Saturday, October 09, 2010
Endless Media Security Hysteria: Grow Up!
I suppose it's hopeless: Several people have now alerted me to "breaking news," that scourge from cable and online journalism, that a passenger was removed tonight from a JetBlue flight because of unspecified "security concerns."
Online, there are at least 100 separate reports of this half-baked information, from the mightiest news outlets to the most humble. Fox News, of course, has that "breaking news" banner on top. Here's Fox hyperventilating as usual. But they're by no means the only outlet giving undue emphasis to what certainly appears to be a nothing story.

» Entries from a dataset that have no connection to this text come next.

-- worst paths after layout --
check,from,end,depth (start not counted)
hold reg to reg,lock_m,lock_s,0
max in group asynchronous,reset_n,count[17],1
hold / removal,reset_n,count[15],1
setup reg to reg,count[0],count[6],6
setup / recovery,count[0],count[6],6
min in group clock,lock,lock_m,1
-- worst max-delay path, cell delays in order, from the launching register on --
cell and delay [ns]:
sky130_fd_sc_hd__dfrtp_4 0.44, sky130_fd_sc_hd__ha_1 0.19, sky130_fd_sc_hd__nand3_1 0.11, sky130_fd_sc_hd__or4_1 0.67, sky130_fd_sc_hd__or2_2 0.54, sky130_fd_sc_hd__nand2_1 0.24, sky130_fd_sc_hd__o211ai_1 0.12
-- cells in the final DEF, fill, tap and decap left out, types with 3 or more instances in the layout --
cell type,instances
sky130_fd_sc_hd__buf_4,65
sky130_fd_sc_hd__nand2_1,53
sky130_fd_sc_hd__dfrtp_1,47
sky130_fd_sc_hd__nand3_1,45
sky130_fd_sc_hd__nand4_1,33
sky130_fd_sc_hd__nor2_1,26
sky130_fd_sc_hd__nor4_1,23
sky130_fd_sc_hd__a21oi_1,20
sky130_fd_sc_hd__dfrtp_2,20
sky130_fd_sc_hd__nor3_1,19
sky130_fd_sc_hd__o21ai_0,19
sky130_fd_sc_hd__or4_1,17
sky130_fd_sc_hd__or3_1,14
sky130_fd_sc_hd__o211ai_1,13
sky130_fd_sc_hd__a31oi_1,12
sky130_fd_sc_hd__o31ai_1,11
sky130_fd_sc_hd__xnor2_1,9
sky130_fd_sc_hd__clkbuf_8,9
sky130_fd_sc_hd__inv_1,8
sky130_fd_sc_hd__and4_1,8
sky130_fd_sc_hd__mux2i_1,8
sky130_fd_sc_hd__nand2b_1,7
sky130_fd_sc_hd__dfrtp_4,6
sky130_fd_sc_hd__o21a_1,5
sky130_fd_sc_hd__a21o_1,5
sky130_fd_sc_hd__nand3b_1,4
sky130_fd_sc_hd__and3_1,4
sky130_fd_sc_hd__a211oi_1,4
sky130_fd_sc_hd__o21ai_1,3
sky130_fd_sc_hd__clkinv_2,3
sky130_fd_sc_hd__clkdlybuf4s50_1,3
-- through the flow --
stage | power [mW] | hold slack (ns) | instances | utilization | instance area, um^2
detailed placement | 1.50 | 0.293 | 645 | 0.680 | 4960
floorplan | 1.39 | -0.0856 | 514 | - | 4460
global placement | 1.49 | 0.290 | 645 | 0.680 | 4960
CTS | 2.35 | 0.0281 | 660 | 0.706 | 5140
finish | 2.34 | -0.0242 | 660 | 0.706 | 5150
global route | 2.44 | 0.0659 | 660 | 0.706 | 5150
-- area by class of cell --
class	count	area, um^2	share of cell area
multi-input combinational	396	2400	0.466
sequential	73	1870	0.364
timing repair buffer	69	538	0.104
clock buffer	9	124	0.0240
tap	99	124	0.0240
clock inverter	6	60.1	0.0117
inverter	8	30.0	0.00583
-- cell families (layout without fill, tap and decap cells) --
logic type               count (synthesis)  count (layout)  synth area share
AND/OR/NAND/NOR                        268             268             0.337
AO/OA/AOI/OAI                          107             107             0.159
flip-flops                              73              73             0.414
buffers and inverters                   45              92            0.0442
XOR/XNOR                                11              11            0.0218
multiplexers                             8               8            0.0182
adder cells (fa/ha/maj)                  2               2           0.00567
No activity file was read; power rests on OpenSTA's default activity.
===== src/rtl/regfile_mp.sv =====
// Multi-port integer register file with optional write-to-read bypass and a
// per-register busy scoreboard (set at issue, cleared at writeback or flush).
module regfile_mp #(
  parameter int XLEN     = 32,
  parameter int DEPTH    = 32,
  parameter int NRD      = 2,
  parameter int NWR      = 2,
  parameter int BYPASS   = 1,
  parameter int ZERO_REG = 1,
  localparam int AW      = $clog2(DEPTH)
) (
  input  logic                clk,
  input  logic                reset_n,
  input  logic [NRD*AW-1:0]   rd_addr,
  output logic [NRD*XLEN-1:0] rd_data,
  output logic [NRD-1:0]      rd_busy,
  input  logic [NWR-1:0]      wr_en,
  input  logic [NWR*AW-1:0]   wr_addr,
  input  logic [NWR*XLEN-1:0] wr_data,
  input  logic                sb_set_en,
  input  logic [AW-1:0]       sb_set_addr,
  input  logic                sb_flush,
  output logic [AW:0]         busy_cnt
);

  logic [XLEN-1:0] regs_reg  [DEPTH];
  logic [XLEN-1:0] regs_next [DEPTH];
  logic [DEPTH-1:0] busy_reg;
  logic [DEPTH-1:0] busy_next;
  logic [AW:0]      cnt_reg;
  logic [AW:0]      cnt_next;

  logic [AW-1:0]   wa [NWR];
  logic [XLEN-1:0] wd [NWR];

  genvar gi;

  generate
    for (gi = 0; gi < NWR; gi++) begin : g_wr
      assign wa[gi] = wr_addr[gi*AW +: AW];
      assign wd[gi] = wr_data[gi*XLEN +: XLEN];
    end
  endgenerate

  // Ascending port order, so the highest-index enabled port lands last and wins.
  always_comb begin
    for (int r = 0; r < DEPTH; r++) begin
      regs_next[r] = regs_reg[r];
    end
    for (int j = 0; j < NWR; j++) begin
      if (wr_en[j]) begin
        regs_next[wa[j]] = wd[j];
      end
    end
    if (ZERO_REG != 0) begin
      regs_next[0] = '0;
    end
  end

  // Applied weakest-first: writeback clear, then issue set, then flush.
  always_comb begin
    busy_next = busy_reg;
    for (int j = 0; j < NWR; j++) begin
      if (wr_en[j]) begin
        busy_next[wa[j]] = 1'b0;
      end
    end
    if (sb_set_en) begin
      busy_next[sb_set_addr] = 1'b1;
    end
    if (sb_flush) begin
      busy_next = '0;
    end
    if (ZERO_REG != 0) begin
      busy_next[0] = 1'b0;
    end
  end

  always_comb begin
    cnt_next = '0;
    for (int r = 0; r < DEPTH; r++) begin
      cnt_next = cnt_next + {{AW{1'b0}}, busy_next[r]};
    end
  end

  always_ff @(posedge clk or negedge reset_n) begin
    if (!reset_n) begin
      for (int r = 0; r < DEPTH; r++) begin
        regs_reg[r] <= '0;
      end
      busy_reg <= '0;
      cnt_reg  <= '0;
    end else begin
      for (int r = 0; r < DEPTH; r++) begin
        regs_reg[r] <= regs_next[r];
      end
      busy_reg <= busy_next;
      cnt_reg  <= cnt_next;
    end
  end

  assign busy_cnt = cnt_reg;

  generate
    for (gi = 0; gi < NRD; gi++) begin : g_rd
      logic [AW-1:0]   addr;
      logic [XLEN-1:0] word;

      assign addr = rd_addr[gi*AW +: AW];

      // Register 0 is forced to zero last so a bypass hit cannot override it.
      always_comb begin
        word = regs_reg[addr];
        if (BYPASS != 0) begin
          for (int j = 0; j < NWR; j++) begin
            if (wr_en[j] && (wa[j] == addr)) begin
              word = wd[j];
            end
          end
        end
        if ((ZERO_REG != 0) && (addr == '0)) begin
          word = '0;
        end
      end

      assign rd_data[gi*XLEN +: XLEN] = word;
      assign rd_busy[gi]              = busy_reg[addr];
    end
  endgenerate

endmodule


===== config.mk =====
export PLATFORM = sky130hd
export DESIGN_NAME = regfile_mp
export DESIGN_NICKNAME = d
export VERILOG_FILES = /design/src/rtl/regfile_mp.sv
export SDC_FILE = /design/constraint.sdc
export NUM_CORES = 2
export LEC_CHECK = 0
export CORE_ASPECT_RATIO = 1.5
export CORE_MARGIN = 2
export CORE_UTILIZATION = 45
export DETAILED_ROUTE_END_ITERATION = 6
export PLACE_DENSITY = 0.66
export SLEW_MARGIN = 20
export SYNTH_ARGS = -nofsm -noshare
export SYNTH_HDL_FRONTEND = slang
export SYNTH_SLANG_ARGS = --single-unit

===== constraint.sdc =====
create_clock -name clk -period 5 [get_ports clk]
set_input_delay 0.5 -clock clk [delete_from_list [all_inputs] [get_ports clk]]
set_output_delay 0.5 -clock clk [all_outputs]
set_load 0.1 [all_outputs]

Word level (Yosys, flattened, before mapping)
Index checks and enable logic that the tools add are counted.
{"block": "word_totals", "register_bits": 1029, "input_bits": 95, "wordCells": 135}
{"block": "op_classes", "addsub": 30, "n_lt_le_gt_ge": 14, "eq_ne": 4, "mux": 34, "bitwise_logic": 9, "n_reduce_logical": 11}
{"operator": "1024-bit bitwise mux", "n": 2}
{"operator": "1024-bit two-way mux", "n": 1}
{"operator": "992-bit two-way mux", "n": 1}
{"operator": "32-bit two-way mux", "n": 16}
{"operator": "32-bit binary-select mux with 5-bit select", "n": 2}
{"operator": "32-bit demux with 5-bit select", "n": 2}
{"operator": "6-bit by 1-bit adder with 6-bit output", "n": 25}
{"operator": "32-bit bitwise AND", "n": 2}
{"operator": "32-bit NOT", "n": 2}
{"operator": "32-bit bitwise OR", "n": 1}
{"operator": "5-bit by 6-bit less-than comparator with 1-bit output, second input constant", "n": 5}
{"operator": "6-bit greater-or-equal comparator, second input constant", "n": 4}
{"operator": "5-bit NOT with 6-bit output", "n": 4}
{"operator": "5-bit == test", "n": 4}
{"operator": "1-bit demux with 5-bit select", "n": 3}
{"operator": "5-bit by 1-bit greater-or-equal comparator with 1-bit output, second input constant", "n": 3}
{"operator": "6-bit by 1-bit less-than comparator with 1-bit output, second input constant", "n": 2}
{"operator": "1-bit binary-select mux with 5-bit select", "n": 2}
{"operator": "5-bit logical NOT", "n": 2}
{"operator": "1-bit logical AND", "n": 9}
{"operator": "5-bit by 1-bit adder with 6-bit output", "n": 1}
{"operator": "4-bit by 1-bit adder with 5-bit output", "n": 1}
{"operator": "1-bit two-way mux", "n": 5}
{"operator": "3-bit by 1-bit adder with 4-bit output", "n": 1}
{"operator": "other kinds (2)", "n": 2}

Logic depth before layout (Yosys ltp)
{"block": "logic_depth", "depth_word": 42, "mapped_depth": 24}

Worst setup path before layout
No wires, ideal clock.
{"block": "synth_path", "path_type": "input to register", "from": "input wr_addr[0]", "to": "register cnt_reg[4], in the netlist busy_cnt[4]", "setup_time_ps": 123, "arrival_ps": 6021, "setup_slack_ps": -1144, "stages": 22, "cell_sequence": "buf_2 > or3b_1 > clkbuf_1 > nor2_4 > buf_4 > nand3b_1 > a21oi_1 > fa_1 > fa_1 > inv_1 > fa_1 > inv_1 > fa_1 > fa_1 > inv_1 > fa_1 > fa_1 > fa_1 > inv_1 > a21o_1 > a21oi_1 > xnor2_1"}
{"item": "from (decl)", "line_no": "18", "rtl": "input logic [NWR*AW-1:0] wr_addr,"}
{"item": "5-bit by 6-bit less-than comparator with 1-bit output (implied by the code) or 5-bit by 1-bit greater-or-equal comparator with 1-bit output (tied branches)", "line_no": "65", "rtl": "busy_next[wa[j]] = 1'b0;"}
{"item": "1-bit logical AND (implied by the code)", "line_no": "65"}
{"item": "1-bit two-way mux (implied by the code)", "line_no": "65"}
{"item": "1-bit demux with 5-bit select (*)", "line_no": "65"}
{"item": "32-bit NOT (no line) (*)"}
{"item": "32-bit bitwise AND (no line) (*)"}
{"item": "32-bit two-way mux (*)", "line_no": "64", "rtl": "if (wr_en[j]) begin"}
{"item": "32-bit bitwise AND (no line)"}
{"item": "32-bit two-way mux (*)", "line_no": "64"}
{"item": "32-bit bitwise OR (no line)"}
{"item": "32-bit two-way mux (*)", "line_no": "68", "rtl": "if (sb_set_en) begin"}
{"item": "32-bit two-way mux (*)", "line_no": "71", "rtl": "if (sb_flush) begin"}
{"item": "via busy_next[12]", "line_no": "29", "rtl": "logic [DEPTH-1:0] busy_next;"}
{"item": "6-bit by 1-bit adder with 6-bit output (*) (20 in series)", "line_no": "82", "rtl": "cnt_next = cnt_next + {{AW{1'b0}}, busy_next[r]};"}
{"item": "via cnt_next[4]", "line_no": "31", "rtl": "logic [AW:0] cnt_next;"}
{"item": "to (signal assigned)", "line_no": "98", "rtl": "cnt_reg <= cnt_next;"}
{"item": "to (decl)", "line_no": "30", "rtl": "logic [AW:0] cnt_reg;"}
Mark *: on every way through the listed nets, which the timed path passes. The rest lies on a longest branch.

Worst setup path after layout
{"block": "layout_path", "from": "input wr_addr[8]", "to": "register cnt_reg[4], in the netlist busy_cnt[4]"}
{"block": "layout_via", "elab_chain_len": 40}
{"item": "5-bit by 6-bit less-than comparator with 1-bit output (implied by the code) or 5-bit by 1-bit greater-or-equal comparator with 1-bit output (tied branches)", "line_no": "65"}
{"item": "1-bit logical AND (implied by the code)", "line_no": "65"}
{"item": "1-bit two-way mux (implied by the code)", "line_no": "65"}
{"item": "1-bit demux with 5-bit select (*)", "line_no": "65"}
{"item": "32-bit NOT (no line) (*)"}
{"item": "32-bit bitwise AND (no line) (*)"}
{"item": "32-bit two-way mux (*)", "line_no": "64"}
{"item": "32-bit bitwise OR (no line)"}
{"item": "(+2 left out)"}
{"item": "1-bit by 1-bit adder with 2-bit output", "line_no": "82"}
{"item": "2-bit by 1-bit adder with 3-bit output", "line_no": "82"}
{"item": "3-bit by 1-bit adder with 4-bit output", "line_no": "82"}
{"item": "4-bit by 1-bit adder with 5-bit output", "line_no": "82"}
{"item": "5-bit by 1-bit adder with 6-bit output", "line_no": "82"}
{"item": "6-bit by 1-bit adder with 6-bit output (24 in series)", "line_no": "82"}
{"item": "6-bit by 1-bit adder with 6-bit output (*)", "line_no": "82"}
{"item": "via cnt_next[4]", "line_no": "31"}
Marked as above.

==> metrics.yaml <==
antenna_left: 0
dr.pass1.iters: 7
largest_reg_flops: 992
synthXorXnorAreaFrac_pct: 0.302
p_leak_nw: 33.4
htree_levels: 3
wire_per_inst_um: 32.8
cts_tree: "built"
cp.arrival_ps: 5700
synth_warnings: 0
post-route-min-period_ps: 5050
synthFlopType: "dfrtp_1"
fmax_mhz: 198
cts-root-buf: "clkbuf_16"
rsz0062_at_grt: "yes"
initial_utilization_pct: 45.2
p_per_area_nw_per_um2: 389
synthCells: 6829
postSynthAreaPerCell_um2: 9.76
grt_overflow_total: 0
synth-edff-count: 0
synth.distinct_cells: 56
crit_type: "in2reg"
drt_iter0_drc: 8562
crit_path_max_fanout: 6
power.total_mw: 29.3
die_h_um: 475
place_ws_ps: -1410
synth-async-reset-ratio_pct: 100
met1_length_mm: 102
fin_skew_ps: 14.7
wirelength_mm: 285
slew_violations: 0
drc: 1
worstPathRequired_ps: 5650
final_cell_mix: "mux2i_1, dfrtp_1, nor2_1"
finalCritPeriodShare_pct: 101
rows: 173
fillers: 13200
synth_top_family_by_area: "multiplexers"
dieArea_um2: 151000
fin_nets: 6775
fp.dieW_um: 318
cp-start-kind: "primary input"
grt_max_degree: 129
cts_buffers: 102
netlist_area_um2: 66700
topRoutingLayerUsed: "met5"
met2_length_mm: 122
setup_slack_ps: -51.3
tightest_slew_ps: 1250
cap_violations: 0
dpl.hpwl_mm: 164
vdd_ir_drop_max_v: 0.000344
violations: "DRC, setup timing"
dr_total_vias: 58700
core_area_um2: 148000
clk_pin_slew_worst_paths_ps: 70
grt_pass1_wl_mm: 405
maxSlewHeadroom_pct: 16.9
synth_seq_cells: 1029
end_kind: "flop"
syn-num-nets: 6954
gp_congestion: 0.936
port-buffer-count: 166
whs_ps: 284
worstSkewPairLatency_ps: 760
status: "finished with violations"
final_common_cell: "mux2i_1"
grtUsageTotal_pct: 36.7
setup_viol_count_final: 1
clk_path_buf_depth: 3
drive_gt1_share_pct: 16.0
viasPerCell: 6.77
finalHoldViolations: 0
synth-compound-area-share_pct: 14.5
grt_pass1_vias: 57100
min_path_type: "in2reg"
syn2layout_area_growth_pct: 13.2
grt_antenna_before_repair: 16
muxShareOfSynthArea_pct: 31.1
io_pins: 167
yosysSeqAreaShare_pct: 38.6
synth_simple_gate_area_share_pct: 8.76
wl_met3_mm: 35.1
cts_sinks: 1029
synth-adder-area-share_pct: 0.822
stage by stage:
step	cells	cell area [um^2]	utilization [%]	TNS, ps
5_1_grt	8663	75500	51.1	-356
6_report	8670	75500	51.1	-51.3
2_1_floorplan	6829	66800	-	-3470
4_1_cts	8657	75300	51.0	-190
3_5_place_dp	8461	71600	48.5	-7030
3_3_place_gp	8461	71600	48.5	-6770
report_power, final:
group          switching, mW  leakage, nW  internal [mW]
sequential              1.74         12.6           10.5
combinational           4.63         19.1           3.90
clock                   3.67         1.78           4.93
area by class of cell:
class | instances | area [um^2] | share of cell area (%)
Timing Repair Buffer | 564 | 5850 | 7.75
Multi-Input combinational cell | 4912 | 37600 | 49.9
Antenna cell | 10 | 25.0 | 0.0332
Inverter | 41 | 154 | 0.204
Sequential cell | 1029 | 25700 | 34.1
Tap cell | 1925 | 2410 | 3.19
Clock buffer | 146 | 3020 | 4.01
Clock inverter | 43 | 613 | 0.812
routing by layer:
metal  vias up  GRT usage [%]
met5         -              0
met4        12           28.1
met3      1245           11.4
met2      4429           54.5
met1     28700           44.5
li1      24300              -
worst max-delay path, stage by stage:
cell	delay [ps]
buf_2	190
buf_4	160
and3b_2	250
nand2_4	70
nand3b_1	130
a21o_1	220
fa_1	490
fa_1	530
fa_1	520
inv_2	50
fa_2	530
fa_1	410
inv_1	80
fa_1	440
fa_2	390
fa_2	360
inv_2	60
a21o_1	120
a21oi_2	60
xnor2_1	130
Yosys cell counts (all sizes together), types with 4 or more instances:
cell    instances  area, um^2
xnor2          14         123
or3            56         350
buf           338        1850
ha              7        87.6
or3b            5        43.8
a22o           15         131
nor2b          11        68.8
o211ai          6        45.0
nand2b         11        68.8
nand2         615        2310
a32o            9        90.1
o21bai         10        75.1
a21oi         556        2780
nor2          627        2380
a221o          10         100
o21ai         491        2460
xor2            9        78.8
nor3b           9        67.6
o311ai         41         359
a221oi         41         359
o221ai         31         272
fa             23         460
inv            41         154
a21o           20         150
a32oi          26         228
nor3           24         120
or2             7        43.8
mux2           69         777
and3            7        43.8
and3b           7        61.3
o31ai          68         510
mux2i        1507       15100
mux4          215        4840
clkbuf        509        1930
a22oi          51         383
dfrtp        1029       25700
o22ai         263        1650
a31o            9        78.8
nor4            4        31.3
nand3b         27         203
path summary, 6_finish.rpt:
path / slack [ps] / start / depth (start not counted) / to
worst max-delay path: -50 / wr_addr[8] / 20 / busy_cnt[4]
worst min-delay path: 280 / sb_set_addr[4] / 4 / busy_reg[2]
worst max register to register: -40 / busy_reg[14] / 17 / busy_cnt[4]
worst min register to register: 580 / busy_reg[12] / 2 / busy_reg[12]
max in group asynchronous: 3170 / reset_n / 3 / regs_reg[399]
min in group asynchronous: 370 / reset_n / 2 / regs_reg[445]
timing repair:
item / in CTS / in global routing
endpoints found under the setup margin: 6 / 5
endpoints found under the hold margin: 85 / 0
buffers inserted: 6 / 4
resized for setup: 88 / 34
hold buffers: 1 / 0
pin swaps: 34 / 33
logic make-up (layout without fill, tap and decap cells):
logic type               count (synthesis)  in the layout
adder cells (fa/ha/maj)                 30             30
other                                    0             10
multiplexers                          1791           1791
AND/OR/NAND/NOR                       1418           1418
flip-flops                            1029           1029
buffers and inverters                  888            794
XOR/XNOR                                23             23
AO/OA/AOI/OAI                         1650           1650
Power figures use the tool's default switching activity.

Look, it's Saturday night, and there is no news, unless you count the South Carolina upset of No. 1 ranked Alabama today -- and no reason to suspect that this JetBlue incident is actual news to anyone except the people on that airplane who were inconvenienced. Passengers -- drunk, crazy, abusive, whatever -- are routinely removed from flights.
So chill, Saturday night editors, unless you got something -- which you don't, as far as I can see.
[UPDATE, Sunday Oct. 10] -- Yeah, never mind. The "security concerns" involved a passenger who tried to switch seats and got into a dispute with a JetBlue flight attendant, who luckily did not pull a Slater, grab two beers, blow the emergency chute and slide to infamy. This time.
The New York Daily News informs us this morning: That no arrests were made, but "the captain of the Airbus 320 ordered all passengers off the plane because of the incident, requiring everyone to go through security screening again before being allowed back on the massive craft, officials said."
Wait a minute, now. The New York Daily News believes an Airbus A320 is a "massive craft?"
Saturday nights/Sunday mornings in Newsroom America. Not an inspiring sight.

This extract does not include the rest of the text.